Going back to the comment about contacting anyone in the organisation so suddenly is quite scary for people, this is one of the reasons why it scares them. It challenges everything that know about their current role and job and that will change, in fact it will also change and that is also scary for most if not all people.

So it is worth taking a bit of time and thinking about how you might “sell” or “communicate” all things social within your organisation as there are people who do not want to change and will fight to keep things as they are now. We all know they won’t last or stand a chance but they believe they do…

 

Even more determined

Personally I was very pleased to hear that Walsall Council had decided to do an “experiment” with twitter and tweet for a full 24 hours.  But this post is not about that work although you can read more about it here on Dan Slee’s blog and follow it for yourself on twitter with the hashtag #walsall24.   It was also great to see some national coverage on the Guardian website and this was a great thing to see….But then I started reading the comments on this Guardian Article.

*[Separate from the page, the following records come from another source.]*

--- src/rtl/glos_pkg.sv ---
// Shared constants and types for the grid line-of-sight march block.
package glos_pkg;

  localparam int GRID_DIM   = 64;
  localparam int CELL_W     = $clog2(GRID_DIM);
  localparam int ADDR_W     = 2 * CELL_W;
  localparam int GRID_CELLS = GRID_DIM * GRID_DIM;

  localparam int COORD_W    = 16;
  localparam int DELTA_W    = COORD_W + 1;
  localparam int PROD_W     = 2 * DELTA_W;
  localparam int SQ_W       = 34;
  localparam int ROOT_W     = 17;
  localparam int DIV_W      = 31;
  localparam int DVS_W      = 17;
  localparam int DIR_FRAC   = 14;
  localparam int COORD_FRAC = 8;
  localparam int SUM_FRAC   = 16;
  localparam int ACC_W      = 41;
  localparam int POS_W      = 32;
  localparam int STEP_W     = 13;
  localparam int HIT_W      = 12;
  localparam int CFG_W      = 7;

  // Step count by reciprocal multiply: ceil(2^38 / 6554) gives the exact
  // floor quotient for every length scaled to 16 fraction bits.
  localparam int SCALED_W    = ROOT_W + SUM_FRAC - COORD_FRAC;
  localparam int RECIP_W     = 26;
  localparam int RECIP_SHIFT = 38;

  localparam logic [DVS_W-1:0]   STEP_Q16   = DVS_W'(6554);
  localparam logic [RECIP_W-1:0] STEP_RECIP = RECIP_W'(41940481);
  localparam logic [STEP_W-1:0]  MAX_STEPS  = STEP_W'(4096);
  localparam logic [HIT_W-1:0]   HIT_MAX    = HIT_W'(4095);

  localparam logic [0:0] KIND_WRITE = 1'b0;
  localparam logic [0:0] KIND_QUERY = 1'b1;

  localparam logic [1:0] REG_WIDTH  = 2'd0;
  localparam logic [1:0] REG_HEIGHT = 2'd1;

  typedef struct packed {
    logic busy;
    logic done;
  } unit_status_t;

endpackage

--- src/rtl/glos_sqrt.sv ---
// Integer square root, two radicand bits per cycle.
module glos_sqrt
  import glos_pkg::*;
(
  input  logic              clk,
  input  logic              rst,
  input  logic              start,
  input  logic [SQ_W-1:0]   radicand,
  output logic [ROOT_W-1:0] root,
  output unit_status_t      status
);

  logic [SQ_W-1:0] num;
  logic [SQ_W-1:0] res;
  logic [SQ_W-1:0] bitv;
  logic [SQ_W-1:0] trial;

  assign trial = res + bitv;
  assign root  = res[ROOT_W-1:0];

  always_ff @(posedge clk) begin
    if (rst) begin
      status <= '0;
    end else begin
      status.done <= 1'b0;
      if (start) begin
        num         <= radicand;
        res         <= '0;
        bitv        <= SQ_W'(1) << (SQ_W - 2);
        status.busy <= 1'b1;
      end else if (status.busy) begin
        if (num >= trial) begin
          num <= num - trial;
          res <= (res >> 1) + bitv;
        end else begin
          res <= res >> 1;
        end
        bitv <= bitv >> 2;
        if (bitv[0]) begin
          status.busy <= 1'b0;
          status.done <= 1'b1;
        end
      end
    end
  end

endmodule

--- config.mk ---
export PLATFORM = sky130hd
export DESIGN_NAME = glos_sqrt
export DESIGN_NICKNAME = d
export VERILOG_FILES = /design/src/rtl/glos_pkg.sv /design/src/rtl/glos_sqrt.sv
export SDC_FILE = /design/constraint.sdc
export NUM_CORES = 1
export LEC_CHECK = 0
export ABC_AREA = 1
export BUFFER_PORTS_ARGS = -buffer_cell sky130_fd_sc_hd__buf_2
export CORE_MARGIN = 2
export CORE_UTILIZATION = 64
export CTS_BUF_LIST = sky130_fd_sc_hd__clkbuf_2 sky130_fd_sc_hd__clkbuf_4 sky130_fd_sc_hd__clkbuf_8
export DETAILED_ROUTE_END_ITERATION = 10
export HOLD_SLACK_MARGIN = 0.02
export PLACE_DENSITY = 0.89
export SYNTH_ARGS = -nofsm -noshare
export SYNTH_HDL_FRONTEND = slang
export SYNTH_SLANG_ARGS = --single-unit
--- constraint.sdc ---
create_clock -name clk -period 6.5 [get_ports clk]
set_input_delay 1.625 -clock clk [delete_from_list [all_inputs] [get_ports clk]]
set_output_delay 1.625 -clock clk [all_outputs]
set_load 0.02 [all_outputs]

[Update – The comments have now disappeared or been removed – the Guardian site displays article history which states – This article was published on guardian.co.uk at 08.29 GMT on Thursday 3 March 2011. It was last modified at 11.51 GMT on Friday 4 March 2011]

I’m not going to reproduce any of the comments here as I simply don’t agree with them and would not want those comments seen on my blog (I do have standards).

What I will say is, it is very good to see a council experimenting and trying new approaches, even if it is to simply learn lessons about whether a particular medium can or could be used over time to aid communications – and in this instance, it was free and staff did tweets in their own time using good will.

Regardless of how many people follow Walsall Council or even how many people are actually residents….It was an experiment and no doubt was to try out something new whilst the council has staff to try things like this.  Some people would see this as a waste of time – But I don’t  – I think Walsall should be applauded and I’m looking forward to hearing about the lessons learned.

It very much feels like that as local government we are damned if we do try new things and damned if we don’t.

In this climate and over the next few years we simply HAVE TO CHANGE and It would be great if we could all support those in local government and understand and accept that we all make mistakes and we all need to learn – please support your colleagues and friends in local government as we are only trying to make local services better for us all.

If anything it makes me more determined…..I’m always happy to get feedback and I love a good debate and discussion – as this helps people move forward….what I don’t value is just negativity  – It just doesn’t help anyone.

Whether people like it or not, we are ALL in this together and we ALL need to work together to find better solutions and to provide better or different services.